This design comes from an exercise in tuning for small area, a short achievable clock period and few clock cycles per item on the open sky130 flow, not from production work. Where RTL was checked, it was by simulation tests only, not by an equivalence proof against the original.

==> run C <==
// lfo_tick
module lfo_tick (
    input  wire        clk,
    input  wire        rst,
    input  wire        cmd_valid,
    output wire        cmd_ready,
    input  wire [1:0]  cmd_op,
    input  wire [31:0] cmd_arg,
    input  wire [31:0] cmd_x0,
    input  wire [31:0] cmd_x1,
    output reg         res_valid,
    output reg  [31:0] res_y0,
    output reg  [31:0] res_y1,
    output reg  [31:0] res_mult,
    output reg  [31:0] res_sins,
    output reg  [31:0] res_phase
);
    localparam [1:0] OP_TICK  = 2'd0;
    localparam [1:0] OP_PINC  = 2'd1;
    localparam [1:0] OP_PHASE = 2'd2;
    localparam [31:0] ONE_F      = 32'h3F800000;
    localparam [30:0] TWO_PI_M   = 31'h40C90FDB;
    localparam [31:0] QNAN       = 32'h7FC00000;
    localparam [2:0] P_IDLE = 3'd0;    
    localparam [2:0] P_WAIT = 3'd1;    
    localparam [2:0] P_G1   = 3'd2;    
    localparam [2:0] P_G2   = 3'd3;    
    localparam [2:0] P_G3   = 3'd4;    
    localparam [2:0] P_AL   = 3'd5;    
    reg  [2:0]  pst;
    reg         rdy;
    reg         cv;
    reg  [1:0]  c_op;
    reg  [31:0] c_arg, c_x0, c_x1;
    assign cmd_ready = rdy;
    wire acc = cmd_valid & rdy;
  ...
clock: 24.0 ns
lec_check: 0
abc_area: 1
cap_margin: 20
core_margin: 2
core_utilization: 30
cts_cluster_diameter: 80
cts_cluster_size: 30
slew_margin: 20
synth_memory_max_bits: 65536
standard.sh (not shown) runs the stock make flow with config.mk's settings and CLKGATE_MAP_FILE= SYNTH_SCRIPT=/design/flow/synth_recipe.tcl, a recipe that flattens the netlist after the stock synthesis.
==> flow/flow/run.sh <==
#!/bin/bash
set -euo pipefail
MARGIN=$(cat flow/margin.txt)
EXTRA=""
if [[ -f flow/extra.txt ]]; then EXTRA=$(cat flow/extra.txt); fi
bash standard.sh SETUP_SLACK_MARGIN=$MARGIN $EXTRA finish > layout.log 2>&1
==> flow/flow/margin.txt <==
17.7
==> inputs of run H, as changes to run C <==
==> flow/flow/extra.txt (new file) <==
REMOVE_ABC_BUFFERS=1
--- a/flow/config.mk
+++ b/flow/config.mk
@@ -9,7 +9,5 @@
 export CAP_MARGIN = 20
 export CORE_MARGIN = 2
 export CORE_UTILIZATION = 30
-export CTS_CLUSTER_DIAMETER = 80
-export CTS_CLUSTER_SIZE = 30
 export SLEW_MARGIN = 20
 export SYNTH_MEMORY_MAX_BITS = 65536
==> notes <==
In synthesized area, run C and run H do not differ. Between run C and run H, the lower clock skew is in run H (gap 0.028 ns). Routed wire length: run C is lower than run H (4.0%). In critical path depth, run H and run C do not differ.
Testbench counts of run C, summed over its fixed seeds: cycles 4,250, items 4,096.
Testbench counts of run H, summed over its fixed seeds: cycles 4,250, items 4,096.
Background: an optimization exercise with open tools, aiming at small area, a short achievable clock period and few clock cycles per item. Do not read the settings as production practice. Only simulation tests tie the RTL to the original design; equivalence was not proved. No driver is modelled on the clock port, so clock power and skew are understated where the tree is cut down; a real chip needs a root buffer or a tree. Power is estimated from default activity; no workload was simulated.

Design esq1_core, start of the top module:
module esq1_core (
    input  wire        clk,
    input  wire        rst,
    input  wire        cmd_valid,
    output wire        cmd_ready,
    input  wire [31:0] cmd,
    output reg         done,
    output reg  [15:0] res,
    output reg  [2:0]  err,
    output reg  [7:0]  sub,
    output reg  [15:0] pos,
    output reg         sticky
);
export LEC_CHECK = 0
export ABC_AREA = 1
export CAP_MARGIN = 30
export CORE_MARGIN = 2
export CORE_UTILIZATION = 58
export PLACE_DENSITY = 0.68
export SLEW_MARGIN = 20
create_clock -name core_clock -period 10.0 [get_ports {clk}]
standard.sh (not shown) runs the stock make flow with config.mk's settings and CLKGATE_MAP_FILE= SYNTH_SCRIPT=/design/flow/synth_recipe.tcl, a recipe that flattens the netlist after the stock synthesis.
==> flow/flow/run.sh <==
#!/bin/bash
# The standard layout (the standard.sh: standard synthesis, floorplan,
# placement, CTS, routing) with these changes to how it is made:
# - ORFS's timing repair aims below the clock period: repair_timing treats a
#   path as failing until its slack reaches SETUP_SLACK_MARGIN ns, so the
#   sized netlist runs well under the 10 ns clock;
# - the port buffers are buf_4 (ORFS would pick a delay cell);
# - CTS clusters up to 25 sinks per leaf buffer (within 80 um) and adds no
#   dummy loads;
# - after CTS, post_cts.tcl moves the clock pin to the middle of the left
#   edge and rebuilds the top of the clock tree: the clock
#   port drives four buffers next to it, one per region, that drive the
#   leaf buffers
#   (retree.tcl); the tree stays balanced, one level shallower;
# - after global routing, post_grt.tcl repairs antennas with a margin so
#   detailed routing needs no antenna re-route passes.
# The SDC and every other setting stay the standard flow's.
set -euo pipefail
here=$(pwd)
bash standard.sh SETUP_SLACK_MARGIN=7.0 \
  "BUFFER_PORTS_ARGS=-buffer_cell sky130_fd_sc_hd__buf_4" \
  "CTS_ARGS=-sink_clustering_enable -repair_clock_nets -sink_clustering_size 25 -sink_clustering_max_diameter 80 -dont_use_dummy_load" \
  POST_CTS_TCL="$here/flow/post_cts.tcl" \
  POST_GLOBAL_ROUTE_TCL="$here/flow/post_grt.tcl" \
  finish > flow_standard.log 2>&1
Other scripts of this flow, unchanged in this note and not shown: flow/flow/post_cts.tcl, flow/flow/post_grt.tcl, flow/flow/retree.tcl
Testbench counts at the start, summed over its fixed seeds: cycles 13,568, cmds 13,544.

Work order: Scan the material for lines with the word "period", and copy each line you find.

Exercise output:
This design comes from an exercise in tuning for small area, a short achievable clock period and few clock cycles per item on the open sky130 flow, not from production work. Where RTL was checked, it was by simulation tests only, not by an equivalence proof against the original.
Background: an optimization exercise with open tools, aiming at small area, a short achievable clock period and few clock cycles per item. Do not read the settings as production practice. Only simulation tests tie the RTL to the original design; equivalence was not proved. No driver is modelled on the clock port, so clock power and skew are understated where the tree is cut down; a real chip needs a root buffer or a tree. Power is estimated from default activity; no workload was simulated.
create_clock -name core_clock -period 10.0 [get_ports {clk}]
# - ORFS's timing repair aims below the clock period: repair_timing treats a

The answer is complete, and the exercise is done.